This report will deal with the subject of ``parallel texts.'' In its simplest form this refers to a text in one language that has been translated into one or more other languages. All of these taken together are called ``parallel texts,'' since they, ideally, contain the same information in parallel with each other. In its most advanced form the collection of texts has been designed and composed according to the same principles that are relevant for monolingual corpora. Such principles are presently in a state of flux, both for monolingual and even more so for multilingual corpora. The present report will only touch upon such questions, but will make no attempt to go into detail.
Over the last years there has been an increasing interest in parallel corpora. They provide a base material for a wide range of applications ranging from computer-assisted language learning at the school level to streamlining the creation of terminological databases for international corporations such as AT&T. They can be used to improve different types of computer-aided translation systems, and for human translators they provide a valuable source, as well as a useful tool in their training. Parallel texts, however, are not limited in their usefulness to translation studies; projects such as LINGUA, which will be dealt with below, use them with the express aim of providing material for second language learning and they are finding an increasingly important place in contrastive linguistics [Aijmer and Altenberg1995].
Språkbanken (literally: language-bank) in Göteborg gave the collection of parallel texts high priority for the academic year 1995/1996. There are already several collections of texts from Swedish newspapers that date back to 1965 and which have been systematically complemented every eleven years. In addition to the newspaper material there are two collections of novels from 1976-77 and 1980-81. This material amounts to about 20 million running words. Many of the novels, particularly from 1976-77, are in fact translations into Swedish, making the collection of parallel texts a natural extension of our present resources. At the same time the Language Bank has the task of fulfilling the corpus requirements for the Swedish participation in the PAROLE project. A comparable corpus, that is a corpus in Swedish that is matched to other language corpora with respect to text types and selection criteria [Sinclair1994, 12,], will be built up through the department's involvement in PAROLE .
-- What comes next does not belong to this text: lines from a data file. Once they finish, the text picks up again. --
==> src/rtl/hazard_ctrl_if.sv <==
// Decode/EX side-band bundle between the pipeline and the hazard controller.
// The pipeline is the master; hazard_ctrl is the slave that returns the controls.
interface hazard_ctrl_if;
  logic        ID_vld;
  logic [5:0]  ID_rs1;
  logic [5:0]  ID_rs2;
  logic        ID_EX_vld;
  logic [5:0]  ID_EX_rd;
  logic [3:0]  ID_EX_mem_cmd;
  logic [4:0]  ID_EX_alu_func;
  logic        EX_take_branch;

  logic        IF_stall;
  logic        ID_stall;
  logic        ID_EX_bubble;
  logic        IF_ID_flush;
  logic        EX_hold;
  logic        EX_MEM_bubble;
  logic        md_done;
  logic [31:0] stall_cnt;

  modport master (
    output ID_vld, ID_rs1, ID_rs2, ID_EX_vld, ID_EX_rd, ID_EX_mem_cmd,
           ID_EX_alu_func, EX_take_branch,
    input  IF_stall, ID_stall, ID_EX_bubble, IF_ID_flush, EX_hold,
           EX_MEM_bubble, md_done, stall_cnt
  );

  modport slave (
    input  ID_vld, ID_rs1, ID_rs2, ID_EX_vld, ID_EX_rd, ID_EX_mem_cmd,
           ID_EX_alu_func, EX_take_branch,
    output IF_stall, ID_stall, ID_EX_bubble, IF_ID_flush, EX_hold,
           EX_MEM_bubble, md_done, stall_cnt
  );
endinterface

==> src/rtl/hazard_ctrl.sv <==
// Hazard controller for the 5-stage core: load-use interlock, MUL/DIV EX
// occupancy, taken-branch flush, and a saturating stall-cycle counter.
`ifndef ZERO_REG
`define ZERO_REG 6'd0
`endif
`ifndef MEM_NONE
`define MEM_NONE 4'h0
`endif

module hazard_ctrl #(
  parameter int MUL_LAT = 3,
  parameter int DIV_LAT = 16
) (
  input  logic          clk,
  input  logic          rst,
  hazard_ctrl_if.slave  hz
);

  // ALU function encodings of the multi-cycle ops (mem_cmd[3] marks a store).
  localparam logic [4:0] ALU_MUL    = 5'h10;
  localparam logic [4:0] ALU_MULH   = 5'h11;
  localparam logic [4:0] ALU_MULHSU = 5'h12;
  localparam logic [4:0] ALU_MULHU  = 5'h13;
  localparam logic [4:0] ALU_DIV    = 5'h14;
  localparam logic [4:0] ALU_DIVU   = 5'h15;
  localparam logic [4:0] ALU_REM    = 5'h16;
  localparam logic [4:0] ALU_REMU   = 5'h17;

  localparam logic [4:0] MUL_LAT_C = 5'(MUL_LAT);
  localparam logic [4:0] DIV_LAT_C = 5'(DIV_LAT);

  typedef enum logic {IDLE, BUSY} state_t;

  state_t      state_q, state_d;
  logic [4:0]  cnt_q, cnt_d;
  logic [31:0] stall_cnt_q, stall_cnt_d;

  logic       load_in_ex;
  logic       mul_in_ex;
  logic       div_in_ex;
  logic [4:0] lat;
  logic       start;
  logic       md_done_raw;
  logic       hold;
  logic       flush;
  logic       load_use;

  function automatic logic [31:0] sat_inc(input logic [31:0] v);
    return (v == 32'hFFFF_FFFF) ? v : v + 32'd1;
  endfunction

  always_comb begin
    load_in_ex = hz.ID_EX_vld && (hz.ID_EX_mem_cmd != `MEM_NONE) && !hz.ID_EX_mem_cmd[3];
    mul_in_ex  = hz.ID_EX_vld && (hz.ID_EX_alu_func == ALU_MUL  || hz.ID_EX_alu_func == ALU_MULH ||
                                  hz.ID_EX_alu_func == ALU_MULHSU || hz.ID_EX_alu_func == ALU_MULHU);
    div_in_ex  = hz.ID_EX_vld && (hz.ID_EX_alu_func == ALU_DIV  || hz.ID_EX_alu_func == ALU_DIVU ||
                                  hz.ID_EX_alu_func == ALU_REM  || hz.ID_EX_alu_func == ALU_REMU);
    lat        = mul_in_ex ? MUL_LAT_C : DIV_LAT_C;
  end

  // Occupancy FSM: cnt counts the remaining EX cycles of the op after this one.
  always_comb begin
    state_d     = state_q;
    cnt_d       = cnt_q;
    start       = 1'b0;
    md_done_raw = 1'b0;
    unique case (state_q)
      IDLE: begin
        if (mul_in_ex || div_in_ex) begin
          if (lat > 5'd1) begin
            start   = 1'b1;
            cnt_d   = lat - 5'd1;
            state_d = BUSY;
          end else begin
            md_done_raw = 1'b1;
          end
        end
      end
      BUSY: begin
        cnt_d = cnt_q - 5'd1;
        if (cnt_q == 5'd1) begin
          md_done_raw = 1'b1;
          state_d     = IDLE;
        end
      end
      default: state_d = IDLE;
    endcase
  end

  always_comb begin
    hold     = start || (state_q == BUSY && cnt_q > 5'd1);
    flush    = hz.EX_take_branch && hz.ID_EX_vld && !hold;
    load_use = load_in_ex && hz.ID_vld && (hz.ID_EX_rd != `ZERO_REG) &&
               (hz.ID_rs1 == hz.ID_EX_rd || hz.ID_rs2 == hz.ID_EX_rd);
  end

  always_comb begin
    hz.IF_stall      = 1'b0;
    hz.ID_stall      = 1'b0;
    hz.ID_EX_bubble  = 1'b0;
    hz.IF_ID_flush   = 1'b0;
    hz.EX_hold       = 1'b0;
    hz.EX_MEM_bubble = 1'b0;
    hz.md_done       = 1'b0;
    if (!rst) begin
      hz.md_done = md_done_raw;
      if (hold) begin
        hz.IF_stall      = 1'b1;
        hz.ID_stall      = 1'b1;
        hz.EX_hold       = 1'b1;
        hz.EX_MEM_bubble = 1'b1;
      end else if (flush) begin
        hz.IF_ID_flush  = 1'b1;
        hz.ID_EX_bubble = 1'b1;
      end else if (load_use) begin
        hz.IF_stall     = 1'b1;
        hz.ID_stall     = 1'b1;
        hz.ID_EX_bubble = 1'b1;
      end
    end
  end

  always_comb begin
    stall_cnt_d = stall_cnt_q;
    if (hz.IF_stall) stall_cnt_d = sat_inc(stall_cnt_q);
  end

  assign hz.stall_cnt = stall_cnt_q;

  always_ff @(posedge clk) begin
    if (rst) begin
      state_q     <= IDLE;
      cnt_q       <= 5'd0;
      stall_cnt_q <= 32'd0;
    end else begin
      state_q     <= state_d;
      cnt_q       <= cnt_d;
      stall_cnt_q <= stall_cnt_d;
    end
  end

endmodule

==> src/flat_wrapper.sv <==
// flat-port wrapper written by rule: the top's interface ports become plain ports
module hazard_ctrl_flat 
#(
  parameter int MUL_LAT = 3,
  parameter int DIV_LAT = 16
)
  (clk, rst, hz_ID_vld, hz_ID_rs1, hz_ID_rs2, hz_ID_EX_vld, hz_ID_EX_rd, hz_ID_EX_mem_cmd, hz_ID_EX_alu_func, hz_EX_take_branch, hz_IF_stall, hz_ID_stall, hz_ID_EX_bubble, hz_IF_ID_flush, hz_EX_hold, hz_EX_MEM_bubble, hz_md_done, hz_stall_cnt);
  hazard_ctrl_if hz_i ();
  input  logic clk;
  input  logic rst;
  input wire logic [$bits(hz_i.ID_vld)-1:0] hz_ID_vld;
  input wire logic [$bits(hz_i.ID_rs1)-1:0] hz_ID_rs1;
  input wire logic [$bits(hz_i.ID_rs2)-1:0] hz_ID_rs2;
  input wire logic [$bits(hz_i.ID_EX_vld)-1:0] hz_ID_EX_vld;
  input wire logic [$bits(hz_i.ID_EX_rd)-1:0] hz_ID_EX_rd;
  input wire logic [$bits(hz_i.ID_EX_mem_cmd)-1:0] hz_ID_EX_mem_cmd;
  input wire logic [$bits(hz_i.ID_EX_alu_func)-1:0] hz_ID_EX_alu_func;
  input wire logic [$bits(hz_i.EX_take_branch)-1:0] hz_EX_take_branch;
  output wire logic [$bits(hz_i.IF_stall)-1:0] hz_IF_stall;
  output wire logic [$bits(hz_i.ID_stall)-1:0] hz_ID_stall;
  output wire logic [$bits(hz_i.ID_EX_bubble)-1:0] hz_ID_EX_bubble;
  output wire logic [$bits(hz_i.IF_ID_flush)-1:0] hz_IF_ID_flush;
  output wire logic [$bits(hz_i.EX_hold)-1:0] hz_EX_hold;
  output wire logic [$bits(hz_i.EX_MEM_bubble)-1:0] hz_EX_MEM_bubble;
  output wire logic [$bits(hz_i.md_done)-1:0] hz_md_done;
  output wire logic [$bits(hz_i.stall_cnt)-1:0] hz_stall_cnt;
  assign hz_i.ID_vld = hz_ID_vld;
  assign hz_i.ID_rs1 = hz_ID_rs1;
  assign hz_i.ID_rs2 = hz_ID_rs2;
  assign hz_i.ID_EX_vld = hz_ID_EX_vld;
  assign hz_i.ID_EX_rd = hz_ID_EX_rd;
  assign hz_i.ID_EX_mem_cmd = hz_ID_EX_mem_cmd;
  assign hz_i.ID_EX_alu_func = hz_ID_EX_alu_func;
  assign hz_i.EX_take_branch = hz_EX_take_branch;
  assign hz_IF_stall = hz_i.IF_stall;
  assign hz_ID_stall = hz_i.ID_stall;
  assign hz_ID_EX_bubble = hz_i.ID_EX_bubble;
  assign hz_IF_ID_flush = hz_i.IF_ID_flush;
  assign hz_EX_hold = hz_i.EX_hold;
  assign hz_EX_MEM_bubble = hz_i.EX_MEM_bubble;
  assign hz_md_done = hz_i.md_done;
  assign hz_stall_cnt = hz_i.stall_cnt;
  hazard_ctrl #(.MUL_LAT(MUL_LAT), .DIV_LAT(DIV_LAT)) u_core (.clk(clk), .rst(rst), .hz(hz_i));
endmodule
==> config.mk <==
export PLATFORM = sky130hd
export DESIGN_NAME = hazard_ctrl_flat
export DESIGN_NICKNAME = d
export VERILOG_FILES = /design/src/rtl/hazard_ctrl_if.sv /design/src/rtl/hazard_ctrl.sv /design/src/flat_wrapper.sv
export SDC_FILE = /design/constraint.sdc
export NUM_CORES = 1
export LEC_CHECK = 0
export BUFFER_PORTS_ARGS = -buffer_cell sky130_fd_sc_hd__buf_2
export CORE_ASPECT_RATIO = 1.4
export CORE_UTILIZATION = 55
export DETAILED_ROUTE_END_ITERATION = 8
export MAX_ROUTING_LAYER = met4
export PLACE_DENSITY = 0.85
export SLEW_MARGIN = 20
export SYNTH_ARGS = -nofsm -noshare
export SYNTH_HDL_FRONTEND = slang
export SYNTH_SLANG_ARGS = --single-unit
==> constraint.sdc <==
create_clock -name clk -period 4 [get_ports clk]
set_clock_uncertainty 0.1 [all_clocks]
set_input_delay 0.4 -clock clk [delete_from_list [all_inputs] [get_ports clk]]
set_output_delay 0.4 -clock clk [all_outputs]
set_load 0.005 [all_outputs]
In order to place PEDANT in a wider context the first part of this report will describe projects around the world, favoring those involving the Swedish language. The second part will introduce PEDANT, its structure, language pairs, domain coverage, storage, alignment and annotation. Some of present work that is being done on the texts will be briefly mentioned together with plans for the future. With this report we merely want to introduce our work in such a way that future reports can build upon it and deal with specifics in more detail.